The Egyptian parliament has extended the decades-long emergency lawthat was put in place after the assasination of Anwar Sadat, the late Egyptian president, almost 30 years ago.

The government has decided to ease some of those original restrictions, although the law would still apply to terror and drugs cases.

Analysts argue that the latest step is a legal ploy that masks the law’s violation of basic human rights.

The following is a list of arrests made under the emergency law this year:

May 4Egyptian police search the home of Muslim brotherhood leaders Gamal Heshmat and Ossama Suleiman, in a “planned ambush” following their surprise arrest in the northern city of Damanhour. The leaders were calling for democratic reforms.   

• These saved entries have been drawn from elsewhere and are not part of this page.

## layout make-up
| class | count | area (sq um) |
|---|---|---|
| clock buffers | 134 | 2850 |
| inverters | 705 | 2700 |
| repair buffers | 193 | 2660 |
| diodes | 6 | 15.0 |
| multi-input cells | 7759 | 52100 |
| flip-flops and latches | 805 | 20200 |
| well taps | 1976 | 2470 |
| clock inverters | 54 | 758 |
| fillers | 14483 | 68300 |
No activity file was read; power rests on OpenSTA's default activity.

April 28 – An Egyptian court convicts 26 men of planning terrorist attackson ships and tourist sites. The men, given prison terms of various lengths – some with hard labour – are accused of working for the Hezbollah, the Lebanon-based Shia group.

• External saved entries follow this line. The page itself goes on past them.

`config.mk`:
```
export PLATFORM = sky130hd
export DESIGN_NAME = sbtc_regs
export DESIGN_NICKNAME = d
export VERILOG_FILES = /design/src/sbtc_pkg.sv /design/src/sbtc_regs.sv
export SDC_FILE = /design/constraint.sdc
export NUM_CORES = 1
export LEC_CHECK = 0
export BUFFER_PORTS_ARGS = -buffer_cell sky130_fd_sc_hd__buf_2
export CAP_MARGIN = 20
export CORE_UTILIZATION = 25
export DETAILED_ROUTE_END_ITERATION = 8
export GPL_TIMING_DRIVEN = 0
export PLACE_DENSITY_LB_ADDON = 0.05
export SLEW_MARGIN = 30
export SYNTH_ARGS = -nofsm -noshare
export SYNTH_HDL_FRONTEND = slang
export SYNTH_SLANG_ARGS = --single-unit
```
`constraint.sdc`:
```
create_clock -name core_clk -period 2.05 [get_ports core_clk]
set_input_delay 0 -clock core_clk [delete_from_list [all_inputs] [get_ports core_clk]]
set_output_delay 0 -clock core_clk [all_outputs]
set_load 0.03 [all_outputs]
```
`src/sbtc_pkg.sv`:
```
// Package with offsets, field positions and reset values of the turn-off configuration bank.
package sbtc_pkg;

  // Register offsets (word addresses on the internal register port).
  localparam logic [7:0] OFS_OVERCURRENT_BLANKING_CONFIG  = 8'h19;
  localparam logic [7:0] OFS_REGULAR_TURNOFF_DELAY_CONFIG = 8'h1a;
  localparam logic [7:0] OFS_SAFE_TURNOFF_DELAY_CONFIG    = 8'h1b;

  // Reset values of the stored words.
  localparam logic [15:0] RST_OVERCURRENT_BLANKING_CONFIG  = 16'h0001;
  localparam logic [15:0] RST_REGULAR_TURNOFF_DELAY_CONFIG = 16'h0001;
  localparam logic [15:0] RST_SAFE_TURNOFF_DELAY_CONFIG    = 16'h2000;

  // Field positions.
  localparam int DELAY_MSB   = 15;
  localparam int DELAY_LSB   = 8;
  localparam int PLATEAU_MSB = 7;
  localparam int PLATEAU_LSB = 4;
  localparam int NOTIFY_BIT  = 1;
  localparam int PARITY_BIT  = 0;

  // Host-side programming limits, used only as testbench write data.
  localparam logic [7:0] OCP_BLANK_MAX      = 8'h2f;
  localparam logic [7:0] REGULAR_DELAY_MIN  = 8'h02;
  localparam logic [7:0] SAFE_DELAY_MIN     = 8'h0a;

endpackage : sbtc_pkg

```
`src/sbtc_regs.sv`:
```
// Secondary-side blanking and two-level turn-off configuration registers.
// Functional notes
// Holds an 8-bit overcurrent blanking time in bits 15:8 and drives it to the monitor.
// A zero blanking value switches off digital blanking generation for the monitor.
// The host never writes a blanking value above 2F hex.
// Holds an 8-bit regular turn-off delay in bits 15:8; zero disables regular two-level off.
// The host programs a regular delay of at least 2 when that function is used.
// Holds an 8-bit safe turn-off delay in bits 15:8; zero disables safe two-level off.
// The host programs a safe delay of at least A hex when that function is used.
// The host should keep the safe delay at zero in operating modes five and six.
// In operating mode four the safe delay must exceed the regular delay.
// Holds a 4-bit safe plateau voltage select in bits 7:4, coded like the regular one.
// Reserved bit positions read back as zero.
// Bit 1 of each word returned for a mapped address is one when the previous message was discarded.
// Bit 0 of each word returned for a mapped address is odd parity over the word.
// Writes touch only the writable fields; reserved, notice and parity bits are ignored.
`timescale 1ns/100ps
module sbtc_regs (
  // Clock and reset.
  input  wire logic        core_clk,
  input  wire logic        sys_rst,
  // Register access port from the serial message decoder.
  input  wire logic        reg_wr_en,
  input  wire logic [7:0]  reg_addr,
  input  wire logic [15:0] reg_wdata,
  output logic      [15:0] reg_rdata,
  output logic             reg_hit,
  // Status of the previous serial message.
  input  wire logic        last_message_rejected,
  // Settings towards the protection and turn-off logic.
  output logic      [7:0]  ocp_blank_cycles,
  output logic             ocp_blank_enable,
  output logic      [7:0]  regular_soft_off_delay,
  output logic             regular_two_level_enable,
  output logic      [7:0]  safe_soft_off_delay,
  output logic             safe_two_level_enable,
  output logic      [3:0]  safe_plateau_voltage_sel
);

  logic [7:0] ocp_blank_ff,   nxt_ocp_blank;
  logic [7:0] reg_delay_ff,   nxt_reg_delay;
  logic [7:0] safe_delay_ff,  nxt_safe_delay;
  logic [3:0] plateau_ff,     nxt_plateau;
  logic [15:0] rd_word;

  // Write decode: only the rw fields are taken from the write data.
  always_comb
  begin
    nxt_ocp_blank  = ocp_blank_ff;
    nxt_reg_delay  = reg_delay_ff;
    nxt_safe_delay = safe_delay_ff;
    nxt_plateau    = plateau_ff;
    if (sys_rst)
    begin
      nxt_ocp_blank  = sbtc_pkg::RST_OVERCURRENT_BLANKING_CONFIG[15:8];
      nxt_reg_delay  = sbtc_pkg::RST_REGULAR_TURNOFF_DELAY_CONFIG[15:8];
      nxt_safe_delay = sbtc_pkg::RST_SAFE_TURNOFF_DELAY_CONFIG[15:8];
      nxt_plateau    = sbtc_pkg::RST_SAFE_TURNOFF_DELAY_CONFIG[7:4];
    end
    else if (reg_wr_en)
    begin
      unique case (reg_addr)
        sbtc_pkg::OFS_OVERCURRENT_BLANKING_CONFIG:
          nxt_ocp_blank = reg_wdata[sbtc_pkg::DELAY_MSB:sbtc_pkg::DELAY_LSB];
        sbtc_pkg::OFS_REGULAR_TURNOFF_DELAY_CONFIG:
          nxt_reg_delay = reg_wdata[sbtc_pkg::DELAY_MSB:sbtc_pkg::DELAY_LSB];
        sbtc_pkg::OFS_SAFE_TURNOFF_DELAY_CONFIG:
        begin
          nxt_safe_delay = reg_wdata[sbtc_pkg::DELAY_MSB:sbtc_pkg::DELAY_LSB];
          nxt_plateau    = reg_wdata[sbtc_pkg::PLATEAU_MSB:sbtc_pkg::PLATEAU_LSB];
        end
        default:
          nxt_ocp_blank = ocp_blank_ff;
      endcase
    end
  end

  // Storage registers; the synchronous reset is folded into the next-state logic.
  always_ff @(posedge core_clk)
  begin
    ocp_blank_ff  <= nxt_ocp_blank;
    reg_delay_ff  <= nxt_reg_delay;
    safe_delay_ff <= nxt_safe_delay;
    plateau_ff    <= nxt_plateau;
  end

  // Settings out; a zero count means the feature is off, so consumers need no compare.
  assign ocp_blank_cycles         = ocp_blank_ff;
  assign ocp_blank_enable         = |ocp_blank_ff;
  assign regular_soft_off_delay   = reg_delay_ff;
  assign regular_two_level_enable = |reg_delay_ff;
  assign safe_soft_off_delay      = safe_delay_ff;
  assign safe_two_level_enable    = |safe_delay_ff;
  assign safe_plateau_voltage_sel = plateau_ff;

  // Read word: fields, zero reserved bits, notice bit, then odd parity in bit 0.
  always_comb
  begin
    rd_word = 16'h0000;
    reg_hit = 1'b1;
    unique case (reg_addr)
      sbtc_pkg::OFS_OVERCURRENT_BLANKING_CONFIG:
        rd_word[sbtc_pkg::DELAY_MSB:sbtc_pkg::DELAY_LSB] = ocp_blank_ff;
      sbtc_pkg::OFS_REGULAR_TURNOFF_DELAY_CONFIG:
        rd_word[sbtc_pkg::DELAY_MSB:sbtc_pkg::DELAY_LSB] = reg_delay_ff;
      sbtc_pkg::OFS_SAFE_TURNOFF_DELAY_CONFIG:
      begin
        rd_word[sbtc_pkg::DELAY_MSB:sbtc_pkg::DELAY_LSB]     = safe_delay_ff;
        rd_word[sbtc_pkg::PLATEAU_MSB:sbtc_pkg::PLATEAU_LSB] = plateau_ff;
      end
      default:
        reg_hit = 1'b0;
    endcase
    rd_word[sbtc_pkg::NOTIFY_BIT] = reg_hit & last_message_rejected;
    // On a mapped address parity is odd across all 16 bits, so bit 0 makes the total count of ones odd.
    rd_word[sbtc_pkg::PARITY_BIT] = reg_hit & ~(^rd_word[15:1]);
    reg_rdata = rd_word;
  end

  // Blanking output follows the stored field one cycle after a write.
  property p_ocp_write;
    @(posedge core_clk) disable iff (sys_rst)
      (reg_wr_en && reg_addr == sbtc_pkg::OFS_OVERCURRENT_BLANKING_CONFIG)
      |=> (ocp_blank_cycles == $past(reg_wdata[15:8])
           && ocp_blank_enable == ($past(reg_wdata[15:8]) != 8'h00));
  endproperty
  a_ocp_write: assert property (p_ocp_write) else $error("Blanking field not updated.");

  // A zero written to the blanking field must switch blanking off on the next cycle.
  property p_ocp_zero;
    @(posedge core_clk) disable iff (sys_rst)
      (reg_wr_en && reg_addr == sbtc_pkg::OFS_OVERCURRENT_BLANKING_CONFIG
       && reg_wdata[15:8] == 8'h00) |=> !ocp_blank_enable;
  endproperty
  a_ocp_zero: assert property (p_ocp_zero) else $error("Blanking active at zero.");

  property p_reg_delay;
    @(posedge core_clk) disable iff (sys_rst)
      (reg_wr_en && reg_addr == sbtc_pkg::OFS_REGULAR_TURNOFF_DELAY_CONFIG)
      |=> (regular_soft_off_delay == $past(reg_wdata[15:8])
           && regular_two_level_enable == ($past(reg_wdata[15:8]) != 8'h00));
  endproperty
  a_reg_delay: assert property (p_reg_delay) else $error("Regular delay wrong.");

  property p_safe_delay;
    @(posedge core_clk) disable iff (sys_rst)
      (reg_wr_en && reg_addr == sbtc_pkg::OFS_SAFE_TURNOFF_DELAY_CONFIG)
      |=> (safe_soft_off_delay == $past(reg_wdata[15:8])
           && safe_two_level_enable == ($past(reg_wdata[15:8]) != 8'h00));
  endproperty
  a_safe_delay: assert property (p_safe_delay) else $error("Safe delay wrong.");

  property p_plateau;
    @(posedge core_clk) disable iff (sys_rst)
      (reg_wr_en && reg_addr == sbtc_pkg::OFS_SAFE_TURNOFF_DELAY_CONFIG)
      |=> safe_plateau_voltage_sel == $past(reg_wdata[7:4]);
  endproperty
  a_plateau: assert property (p_plateau) else $error("Plateau select wrong.");

  property p_reserved;
    @(posedge core_clk) disable iff (sys_rst)
      (reg_addr == sbtc_pkg::OFS_SAFE_TURNOFF_DELAY_CONFIG) ? (reg_rdata[3:2] == 2'b00)
                                                             : (reg_rdata[7:2] == 6'h00);
  endproperty
  a_reserved: assert property (p_reserved) else $error("Reserved bits not zero.");

  property p_notify;
    @(posedge core_clk) disable iff (sys_rst)
      reg_hit |-> reg_rdata[1] == last_message_rejected;
  endproperty
  a_notify: assert property (p_notify) else $error("Notice bit wrong.");

  property p_parity;
    @(posedge core_clk) disable iff (sys_rst)
      reg_hit |-> (^reg_rdata) == 1'b1;
  endproperty
  a_parity: assert property (p_parity) else $error("Parity not odd.");

  property p_ignore;
    @(posedge core_clk) disable iff (sys_rst)
      !reg_wr_en |=> $stable(ocp_blank_cycles) && $stable(regular_soft_off_delay)
                     && $stable(safe_soft_off_delay) && $stable(safe_plateau_voltage_sel);
  endproperty
  a_ignore: assert property (p_ignore) else $error("Field changed without write.");

  // A write to an unmapped address must not reach any stored field.
  property p_unmapped_write;
    @(posedge core_clk) disable iff (sys_rst)
      (reg_wr_en && !reg_hit)
      |=> $stable(ocp_blank_cycles) && $stable(regular_soft_off_delay)
          && $stable(safe_soft_off_delay) && $stable(safe_plateau_voltage_sel);
  endproperty
  a_unmapped_write: assert property (p_unmapped_write) else $error("Unmapped write landed.");

  // Writes to the other two words must leave the safe fields alone.
  property p_other_keep;
    @(posedge core_clk) disable iff (sys_rst)
      (reg_wr_en && reg_addr != sbtc_pkg::OFS_SAFE_TURNOFF_DELAY_CONFIG)
      |=> $stable(safe_soft_off_delay) && $stable(safe_plateau_voltage_sel);
  endproperty
  a_other_keep: assert property (p_other_keep) else $error("Safe fields disturbed.");

  // Synchronous reset loads the reset fields; blanking is therefore off after reset.
  property p_reset_fields;
    @(posedge core_clk)
      sys_rst |=>
        (ocp_blank_cycles == sbtc_pkg::RST_OVERCURRENT_BLANKING_CONFIG[15:8]
         && regular_soft_off_delay == sbtc_pkg::RST_REGULAR_TURNOFF_DELAY_CONFIG[15:8]
         && safe_soft_off_delay == sbtc_pkg::RST_SAFE_TURNOFF_DELAY_CONFIG[15:8]
         && safe_plateau_voltage_sel == sbtc_pkg::RST_SAFE_TURNOFF_DELAY_CONFIG[7:4]);
  endproperty
  a_reset_fields: assert property (p_reset_fields) else $error("Reset fields wrong.");

  // Read data carries the stored delay or blanking field of the addressed word.
  property p_read_back;
    @(posedge core_clk) disable iff (sys_rst)
      reg_hit |-> reg_rdata[15:8] ==
        ((reg_addr == sbtc_pkg::OFS_OVERCURRENT_BLANKING_CONFIG) ? ocp_blank_cycles :
         (reg_addr == sbtc_pkg::OFS_REGULAR_TURNOFF_DELAY_CONFIG) ? regular_soft_off_delay :
         safe_soft_off_delay);
  endproperty
  a_read_back: assert property (p_read_back) else $error("Read field wrong.");

  // The plateau select reads back from bits 7:4 of the safe word only.
  property p_plateau_read;
    @(posedge core_clk) disable iff (sys_rst)
      (reg_addr == sbtc_pkg::OFS_SAFE_TURNOFF_DELAY_CONFIG)
      |-> reg_rdata[7:4] == safe_plateau_voltage_sel;
  endproperty
  a_plateau_read: assert property (p_plateau_read) else $error("Plateau read wrong.");

  // An unmapped address returns an all-zero word, notice and parity included.
  property p_unmapped_read;
    @(posedge core_clk) disable iff (sys_rst)
      !reg_hit |-> reg_rdata == 16'h0000;
  endproperty
  a_unmapped_read: assert property (p_unmapped_read) else $error("Unmapped read not zero.");

endmodule : sbtc_regs

```
==> key figures <==
Run status
  • Run status: finished, violations left
  • Failing checks: negative setup slack

Critical path
  • Endpoint class of the critical path: output pin
  • Nature of the critical path startpoint: flip-flop
  • Data arrival time of the critical path: 2.09 ns
  • Critical path data required time: 2.05 ns
  • Worst Path Class, Setup: flip-flop to output pin
  • Worst reg2reg setup slack: 1.28 ns
  • Maximum fanout along the worst path: 4

Clocking
  • Clock buffer count from CTS: 3
  • Total number of H-tree levels: 1
  • CTS Buffer Depth: 2
  • Count of clock tree sinks: 28
  • Clock latency of the later-clocked register in the worst-skew pair: 0.27 ns
  • Post-CTS clock slew at the launch and capture registers of the worst setup and hold paths: 0.09 ns
  • Master cell of the clock root buffer: sky130_fd_sc_hd__clkbuf_8
  • CTS tree: done

Layout
  • Net count of the finished layout: 280
  • Area occupied by multi-input gates: 881 sq um
  • Diode count: 0
  • Filler Cell Count: 635
  • Highest-count cells in the layout ignoring fill and taps: sky130_fd_sc_hd__buf_2 (69), sky130_fd_sc_hd__nor2_1 (42), sky130_fd_sc_hd__mux2i_1 (25), sky130_fd_sc_hd__dfxtp_1 (22), sky130_fd_sc_hd__dlygate4sd3_1 (11)
  • Post-synthesis to final-layout area growth: 44.2%
  • Fraction of final layout cells sized beyond drive strength 1: 0.404
  • Sequential standard cell area: 568 sq um
  • Non-filler instance count after layout: 322
  • Final instance area: 0.00213 sq mm
  • Most frequent standard cell in the layout excluding fill and tap cells: sky130_fd_sc_hd__buf_2

Floorplan
  • Die height: 78.9 um
  • Width of the die: 78.9 um
  • Boundary pin count: 76
  • Core Area: 0.00561 sq mm
  • Starting density of the core: 0.264
  • Area enclosed by the die boundary: 0.00623 sq mm
  • Number of placement rows: 27

Routing
  • Starting DRC count in detailed routing: 47
  • Final wirelength: 4.81 mm
  • Post-detailed-route DRC marker count: 0
  • Average wire per standard cell: 14.9 um
  • Detailed Routing Iterations Pass 1: 4
  • Detail Route Antenna Nets: 0
  • Mean number of vias per cell: 4.34
  • Total number of vias: 1397

Logic synthesis
  • Number of warnings printed during yosys synthesis: 0
  • Area share of the leading cell type in the synthesized netlist: 0.379
  • Sequential share of the synthesized area: 0.379
  • Number of synthesized flops with an enable pin: 0
  • Mapped cell area: 0.00148 sq mm
  • Total of flip-flops plus latches after synthesis: 28
  • Synthesized area per cell: 9.07 sq um
  • Dominant cells by area after synthesis: sky130_fd_sc_hd__dfxtp_1 (38%), sky130_fd_sc_hd__mux2i_1 (17%), sky130_fd_sc_hd__nor2_1 (11%)
  • Share of flip-flops with an asynchronous set or reset after synthesis: 0
  • Most common flop cell mapped by yosys: sky130_fd_sc_hd__dfxtp_1
  • Leading area contributor after synthesis: sky130_fd_sc_hd__dfxtp_1
  • Mapped Cells: 163
  • Distinct cell type count of the synthesized netlist: 30

Timing
  • Worst Max-Slew Pin Slew: 0.739 ns
  • Pins Over Slew Limit: 0
  • Slack of the critical path: -0.0403 ns
  • Timing-limited maximum frequency: 478 MHz
  • Post-route clock period utilization: 1.02
  • RSZ-0062 raised after global routing: yes
  • Final worst clock skew: 0 ns
  • Setup-violating endpoint count in the final report: 1
  • Clock period minus worst slack: 2.09 ns
  • Final number of hold-violating endpoints: 0
  • Max-slew headroom at the worst pin: 0.507
  • Worst hold-check slack: 0.0924 ns

Job
  • Max-cap violations: 0

Global routing
  • Vias in the first global route: 1341
  • Sum of overflow across all layers after global routing: 0
  • Number of antenna violations at the first check in global routing: 0
  • All-Layer GR Usage: 0.156
  • Global-route wire length before repair: 7.40 mm
  • Maximum number of pins on one net before global-route repair: 15

Placement
  • Placed cell count: 304
  • Input/output buffers: 68
  • Detailed-placement wirelength estimate: 3.46 mm
  • Placed Area: 0.00191 sq mm
  • Routability-driven placement congestion ratio: 0.729

Power and ir drop
  • PD cells: 449 mW/mm^2
  • Max IR drop VDD: 0.190 mV
  • Leakage dissipation: 1.17 nW
  • Design Power: 0.957 mW

Worst hold path
  • Path category of the worst min-delay check: input port to flip-flop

April 6 – More than 90 people are detained in Cairo for taking part in demonstrations calling for political reform. Many protestors are beaten and kicked. Ayman Nour, the former presidential candidate, and several members of his al-Ghad political party are reportedly assaulted and prevented from leaving the party’s offices in central Cairo.

March 15 – Egyptian police arrest 15 students at Cairo University for taking part in anti-Israeli demonstrations. A security official says that the detainees are associated with the banned opposition group, the Muslim Brotherhood.

March 12 – Muslim Brotherhood leaders are arrested from their homes, 53 protestors are arrested outside Abu Magda Mosque in Al-Ismaliya and 70 more in Maidan al-Sharqiya, of which eight are women, following demonstrations against the lockdown of al-Aqsa Mosque in Jerusalem by Israeli forces.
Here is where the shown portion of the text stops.